Lawmakers in North Carolina have introduced new legislation that could pave the way for residents to use crypto assets for tax payments and other economic transactions. The proposal, titled the Digital Asset Freedom Act (H.B. 920), was filed by Representative Neal Jackson alongside two co-sponsors.
It aims to formally recognize cryptocurrencies as a valid medium of exchange and affirms that transactions involving digital assets should not be denied legal effect or enforceability solely due to their digital nature.
Details of the Digital Asset Bill
The bill outlines specific criteria that a digital asset must meet to be eligible for such use. According to the proposed legislation, only cryptocurrencies with a market capitalization of at least $750 billion and a minimum daily trading volume of $10 billion would qualify.
These thresholds are intended to ensure sufficient liquidity and market depth. Additionally, the bill mandates that qualifying digital assets must have been operating for at least 10 years, with a proven record of resistance to censorship and network security.
It also highlights the importance of decentralization, stating that the digital assets must not have been pre-mined or controlled by any central authority or small group of insiders.
The introduction of H.B. 920 reflects the growing interest in blockchain policy across the United States, particularly in states with leadership that aligns with the pro-crypto stance of President Donald Trump’s administration.
While the North Carolina bill does not mention specific cryptocurrencies by name, it indirectly aligns with the characteristics of Bitcoin, which meets most of the defined criteria.
Pro-Crypto Momentum Builds Across States
In a parallel development, New York Assemblyman Clyde Vanel recently proposed a similar piece of legislation, Assembly Bill A7788, which would allow state agencies to accept cryptocurrency for various payments, including fines, taxes, and fees.
The bill names Bitcoin, Ethereum, Litecoin, and Bitcoin Cash as acceptable payment options. If passed, it would allow New York state offices to incorporate digital assets into their financial systems.
Assembly Bill A7788 also includes provisions for service fees to offset any costs incurred by the state during cryptocurrency payment processing. This reflects a pragmatic approach, ensuring the financial infrastructure can adapt to and manage these new types of payments.

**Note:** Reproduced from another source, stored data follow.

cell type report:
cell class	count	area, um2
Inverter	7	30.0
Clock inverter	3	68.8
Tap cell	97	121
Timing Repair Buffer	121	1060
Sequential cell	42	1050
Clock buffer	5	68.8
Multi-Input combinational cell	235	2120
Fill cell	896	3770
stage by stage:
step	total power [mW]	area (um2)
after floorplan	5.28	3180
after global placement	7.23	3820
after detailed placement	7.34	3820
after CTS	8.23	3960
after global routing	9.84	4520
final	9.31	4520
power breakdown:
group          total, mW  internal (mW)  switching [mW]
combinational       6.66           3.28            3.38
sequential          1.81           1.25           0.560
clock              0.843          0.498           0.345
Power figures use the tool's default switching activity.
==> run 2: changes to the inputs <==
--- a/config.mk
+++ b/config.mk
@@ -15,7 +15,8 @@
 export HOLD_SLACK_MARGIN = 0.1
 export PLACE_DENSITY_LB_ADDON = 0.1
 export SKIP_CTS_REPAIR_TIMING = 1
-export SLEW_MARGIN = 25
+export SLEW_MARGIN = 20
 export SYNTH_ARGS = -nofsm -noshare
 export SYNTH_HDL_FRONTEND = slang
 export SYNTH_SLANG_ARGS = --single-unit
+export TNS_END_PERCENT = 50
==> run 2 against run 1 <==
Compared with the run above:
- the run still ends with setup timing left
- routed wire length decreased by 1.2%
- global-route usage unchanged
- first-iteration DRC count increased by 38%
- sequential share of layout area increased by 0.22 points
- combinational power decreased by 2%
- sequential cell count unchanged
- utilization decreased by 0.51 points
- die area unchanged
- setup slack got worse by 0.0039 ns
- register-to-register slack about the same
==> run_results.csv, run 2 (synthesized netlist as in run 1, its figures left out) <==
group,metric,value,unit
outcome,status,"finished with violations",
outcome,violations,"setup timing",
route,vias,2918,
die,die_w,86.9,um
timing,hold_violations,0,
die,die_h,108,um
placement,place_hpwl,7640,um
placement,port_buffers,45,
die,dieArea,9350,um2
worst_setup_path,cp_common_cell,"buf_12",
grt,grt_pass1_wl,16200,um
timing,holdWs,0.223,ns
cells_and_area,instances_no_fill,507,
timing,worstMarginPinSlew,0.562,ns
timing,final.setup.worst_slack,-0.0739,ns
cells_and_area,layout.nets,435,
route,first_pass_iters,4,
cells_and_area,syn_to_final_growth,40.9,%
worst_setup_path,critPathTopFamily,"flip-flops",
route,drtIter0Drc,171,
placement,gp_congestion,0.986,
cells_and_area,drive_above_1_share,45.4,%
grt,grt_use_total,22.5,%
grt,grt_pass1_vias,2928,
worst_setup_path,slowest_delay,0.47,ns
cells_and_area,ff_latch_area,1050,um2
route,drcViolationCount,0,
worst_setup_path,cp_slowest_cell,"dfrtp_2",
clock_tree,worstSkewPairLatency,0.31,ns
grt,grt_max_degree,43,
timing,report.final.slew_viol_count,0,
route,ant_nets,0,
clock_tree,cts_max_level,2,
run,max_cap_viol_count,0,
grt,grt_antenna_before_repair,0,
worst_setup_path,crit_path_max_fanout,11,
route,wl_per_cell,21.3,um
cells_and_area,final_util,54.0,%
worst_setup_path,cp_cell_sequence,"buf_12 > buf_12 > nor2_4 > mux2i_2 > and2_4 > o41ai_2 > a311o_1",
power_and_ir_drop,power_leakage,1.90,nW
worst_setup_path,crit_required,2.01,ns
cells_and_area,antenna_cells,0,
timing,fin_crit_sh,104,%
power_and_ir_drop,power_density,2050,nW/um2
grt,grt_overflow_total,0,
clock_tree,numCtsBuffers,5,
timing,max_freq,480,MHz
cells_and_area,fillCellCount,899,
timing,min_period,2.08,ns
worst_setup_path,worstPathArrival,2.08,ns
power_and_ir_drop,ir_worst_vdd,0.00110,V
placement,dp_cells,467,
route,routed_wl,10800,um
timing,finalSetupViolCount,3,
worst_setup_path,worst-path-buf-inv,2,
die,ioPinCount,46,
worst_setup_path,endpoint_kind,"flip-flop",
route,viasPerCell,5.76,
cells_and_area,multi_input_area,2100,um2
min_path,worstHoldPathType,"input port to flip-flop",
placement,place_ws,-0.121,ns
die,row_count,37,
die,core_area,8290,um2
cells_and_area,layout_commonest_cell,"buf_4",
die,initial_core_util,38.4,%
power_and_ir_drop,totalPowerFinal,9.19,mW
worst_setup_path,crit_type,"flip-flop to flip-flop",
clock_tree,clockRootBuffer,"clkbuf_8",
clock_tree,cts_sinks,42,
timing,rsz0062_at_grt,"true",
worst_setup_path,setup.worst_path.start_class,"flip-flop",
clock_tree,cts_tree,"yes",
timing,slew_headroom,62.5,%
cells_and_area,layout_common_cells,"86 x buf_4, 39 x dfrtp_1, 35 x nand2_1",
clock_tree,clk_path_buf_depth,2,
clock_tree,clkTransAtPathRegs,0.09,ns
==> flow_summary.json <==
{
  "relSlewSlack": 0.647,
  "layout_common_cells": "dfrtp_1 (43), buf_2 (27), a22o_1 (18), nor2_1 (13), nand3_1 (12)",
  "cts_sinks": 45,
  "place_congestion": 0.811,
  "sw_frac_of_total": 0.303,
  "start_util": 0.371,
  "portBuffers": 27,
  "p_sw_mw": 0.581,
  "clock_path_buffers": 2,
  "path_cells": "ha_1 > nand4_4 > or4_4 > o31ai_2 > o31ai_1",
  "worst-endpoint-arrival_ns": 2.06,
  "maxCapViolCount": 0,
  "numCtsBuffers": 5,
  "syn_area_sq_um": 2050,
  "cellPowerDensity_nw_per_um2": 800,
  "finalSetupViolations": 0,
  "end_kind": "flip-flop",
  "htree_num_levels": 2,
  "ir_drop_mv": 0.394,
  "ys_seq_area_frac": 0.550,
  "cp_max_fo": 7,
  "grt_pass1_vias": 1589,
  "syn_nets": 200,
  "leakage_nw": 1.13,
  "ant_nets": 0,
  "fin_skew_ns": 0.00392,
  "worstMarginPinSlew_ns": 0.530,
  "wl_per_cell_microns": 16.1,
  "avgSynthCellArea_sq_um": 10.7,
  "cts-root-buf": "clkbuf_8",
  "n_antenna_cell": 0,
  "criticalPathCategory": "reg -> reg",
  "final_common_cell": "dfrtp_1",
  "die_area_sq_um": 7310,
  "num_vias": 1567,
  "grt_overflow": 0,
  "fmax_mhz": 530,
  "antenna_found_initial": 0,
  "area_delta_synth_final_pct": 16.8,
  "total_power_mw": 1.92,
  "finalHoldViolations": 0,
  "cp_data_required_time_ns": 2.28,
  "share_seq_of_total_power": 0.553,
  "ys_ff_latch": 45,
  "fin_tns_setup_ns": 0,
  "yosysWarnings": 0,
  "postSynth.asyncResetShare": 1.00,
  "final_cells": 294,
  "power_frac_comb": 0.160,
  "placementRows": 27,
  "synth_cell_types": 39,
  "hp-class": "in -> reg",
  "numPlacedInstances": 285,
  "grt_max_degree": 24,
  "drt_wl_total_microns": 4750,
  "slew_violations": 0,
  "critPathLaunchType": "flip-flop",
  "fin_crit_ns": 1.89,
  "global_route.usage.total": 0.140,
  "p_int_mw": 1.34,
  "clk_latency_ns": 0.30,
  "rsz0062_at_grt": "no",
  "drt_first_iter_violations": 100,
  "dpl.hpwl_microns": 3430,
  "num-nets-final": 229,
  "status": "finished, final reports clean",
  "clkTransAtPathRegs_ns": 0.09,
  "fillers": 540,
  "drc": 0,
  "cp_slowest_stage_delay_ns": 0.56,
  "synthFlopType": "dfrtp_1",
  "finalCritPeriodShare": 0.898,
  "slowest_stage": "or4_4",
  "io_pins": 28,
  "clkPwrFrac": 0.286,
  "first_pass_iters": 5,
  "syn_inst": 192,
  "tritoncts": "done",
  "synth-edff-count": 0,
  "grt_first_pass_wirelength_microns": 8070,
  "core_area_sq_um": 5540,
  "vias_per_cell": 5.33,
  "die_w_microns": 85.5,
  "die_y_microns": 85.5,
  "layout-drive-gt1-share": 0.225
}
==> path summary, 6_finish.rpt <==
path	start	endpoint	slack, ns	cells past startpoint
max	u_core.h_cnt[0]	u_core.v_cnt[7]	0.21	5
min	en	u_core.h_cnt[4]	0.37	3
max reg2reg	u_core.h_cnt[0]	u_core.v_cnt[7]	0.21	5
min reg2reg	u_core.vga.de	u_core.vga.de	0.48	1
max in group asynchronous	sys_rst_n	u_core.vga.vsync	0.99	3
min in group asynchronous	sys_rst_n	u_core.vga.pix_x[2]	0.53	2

The bill is currently under review by the Assembly Committee and may progress to the state Senate in the coming weeks. The legislative movements in North Carolina and New York suggest a broader trend of increasing state-level interest in blockchain technology.
As more jurisdictions explore integrating digital assets into public services, the conversation surrounding regulatory frameworks and infrastructure modernization is likely to gain momentum nationwide.